Antibiotic resistance in pneumococci is now considered to be a global problem. The ANSORP (Asian network for surveillance of resistant pathogens) study, conducted in Asian countries from September 1996 to June 1997, showed that the non-suscepibility to penicillin was as high as 79.7% in Korea and non-susceptibility to erythromycin was as high as 90.5% in Taiwan . In China, penicillin-non-susceptibile S. pneumoniae ranged from 13.9% to 42.7%, and erythromycin-non-susceptibile S. pneumoniae ranged from 42.5% to 83.6% in surveys conducted from 1997 to 2003 [5, 6, 14, 30–32]. Among the 63 strains of S. pneumoniae obtained from the present study, non-susceptibility to penicillin was 22.2%; non-susceptibility to azithromycin was 79.4%. In 2008 year, CLSI changed the break point of penicillin for patients with non-CNS infections, according to this, the non-susceptibility to penicillin was only 3.2%. Although new fluoroquinolones have good activity against S. pneumoniae, the resistance rate of new fluoroquinolones is higher in China than that reported in other countries except for Hong Kong , which is possibly a result of selective pressure due to increased quinolone use in China.

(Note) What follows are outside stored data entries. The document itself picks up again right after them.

==> src/rtl/mlp_patch_loader.sv <==
// rtl/mlp_patch_loader.sv - serial patch sample loader and score capture for the mlp classifier
module mlp_patch_loader #(
    parameter int N1      = 98,
    parameter int W_X     = 4,
    parameter int W_Y     = 16,
    parameter int MLP_LAT = 0
) (
    input  logic                          clk,
    input  logic                          rst,
    input  logic                          s_valid,
    output logic                          s_ready,
    input  logic [W_X-1:0]                s_mag,
    input  logic                          s_pol,
    input  logic                          s_last,
    output logic [N1/2-1:0][W_X-1:0]      mlp_in_mag,
    output logic [N1/2-1:0]               mlp_in_pol,
    input  logic [W_Y-1:0]                mlp_out,
    output logic                          m_valid,
    input  logic                          m_ready,
    output logic [W_Y-1:0]                m_score,
    output logic                          m_err
);

    localparam int P   = N1 / 2;
    localparam int IW  = (P > 1) ? $clog2(P) : 1;
    localparam int WCW = (MLP_LAT > 0) ? $clog2(MLP_LAT + 1) : 1;

    typedef enum logic [1:0] {
        LOAD  = 2'd0,
        DRAIN = 2'd1,
        WAIT  = 2'd2,
        OUT   = 2'd3
    } state_t;

    state_t                      state_q;
    logic [IW-1:0]               idx_q;
    logic [WCW-1:0]              wcnt_q;
    logic [P-1:0][W_X-1:0]       mag_q;
    logic [P-1:0]                pol_q;
    logic                        valid_q;
    logic [W_Y-1:0]              score_q;
    logic                        err_q;
    logic                        s_xfer;
    logic                        at_end;

    // Ready depends only on state (and reset), so upstream never sees a combinational loop through s_valid
    assign s_ready = !rst && ((state_q == LOAD) || (state_q == DRAIN));
    assign s_xfer  = s_valid && s_ready;
    assign at_end  = (idx_q == IW'(P - 1));

    assign mlp_in_mag = mag_q;
    assign mlp_in_pol = pol_q;
    assign m_valid    = valid_q;
    assign m_score    = score_q;
    assign m_err      = err_q;

    // Patch framing FSM: fill the parallel vector, wait out mlp latency, hold the score until taken
    always_ff @(posedge clk) begin
        if (rst) begin
            state_q <= LOAD;
            idx_q   <= '0;
            wcnt_q  <= '0;
            mag_q   <= '0;
            pol_q   <= '0;
            valid_q <= 1'b0;
            score_q <= '0;
            err_q   <= 1'b0;
        end else begin
            err_q <= 1'b0;
            case (state_q)
                LOAD: begin
                    if (s_xfer) begin
                        mag_q[idx_q] <= s_mag;
                        pol_q[idx_q] <= s_pol;
                        if (at_end) begin
                            idx_q <= '0;
                            if (s_last) begin
                                state_q <= WAIT;
                                wcnt_q  <= '0;
                            end else begin
                                // Too many samples: flag now, swallow the rest of the patch
                                err_q   <= 1'b1;
                                state_q <= DRAIN;
                            end
                        end else if (s_last) begin
                            // Patch ended early: discard and restart at element 0
                            err_q <= 1'b1;
                            idx_q <= '0;
                        end else begin
                            idx_q <= idx_q + IW'(1);
                        end
                    end
                end
                DRAIN: begin
                    if (s_xfer && s_last) begin
                        idx_q   <= '0;
                        state_q <= LOAD;
                    end
                end
                WAIT: begin
                    if (wcnt_q == WCW'(MLP_LAT)) begin
                        score_q <= mlp_out;
                        valid_q <= 1'b1;
                        state_q <= OUT;
                    end else begin
                        wcnt_q <= wcnt_q + WCW'(1);
                    end
                end
                OUT: begin
                    if (m_ready) begin
                        valid_q <= 1'b0;
                        idx_q   <= '0;
                        state_q <= LOAD;
                    end
                end
                default: state_q <= LOAD;
            endcase
        end
    end

endmodule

American Thoracic Society guidelines  advocate that all populations with CAP should be treated for possible infection with atypical pathogens. Macrolides are recommended as the first-line choice for outpatients. However, such a recommendation may not be suitable for patients in China because the prevalence of macrolide resistance is so high (about 70% among S. pneumoniae isolates) and because ermB-mediated high-level resistance is more frequent than low-level resistance conferred by mefA (79.1% contained the ermB gene, 10.8% contained the mefA gene, and 10.1% harbored both the ermB and mefA genes) as shown in our previous study . In the present study, for patients infected with M. pneumoniae and/or C. pneumoniae, the cure rate with β-lactams plus macrolides or with fluoroquinolones was not significantly better than with β-lactams alone. A meta-analysis also showed no advantage of antibiotics active against atypical pathogens over β-lactams . Thus, β-lactams (penicillin, amoxicillin, cephalosporins) should remain agents of choice in the initial management of mild CAP without co-morbidity in China. But for moderate or severe infection or in patients with co-morbidities, therapy should be recommended with either a β-lactam/macrolide combination or an anti-pneumococcal fluoroquinolone alone [36–39].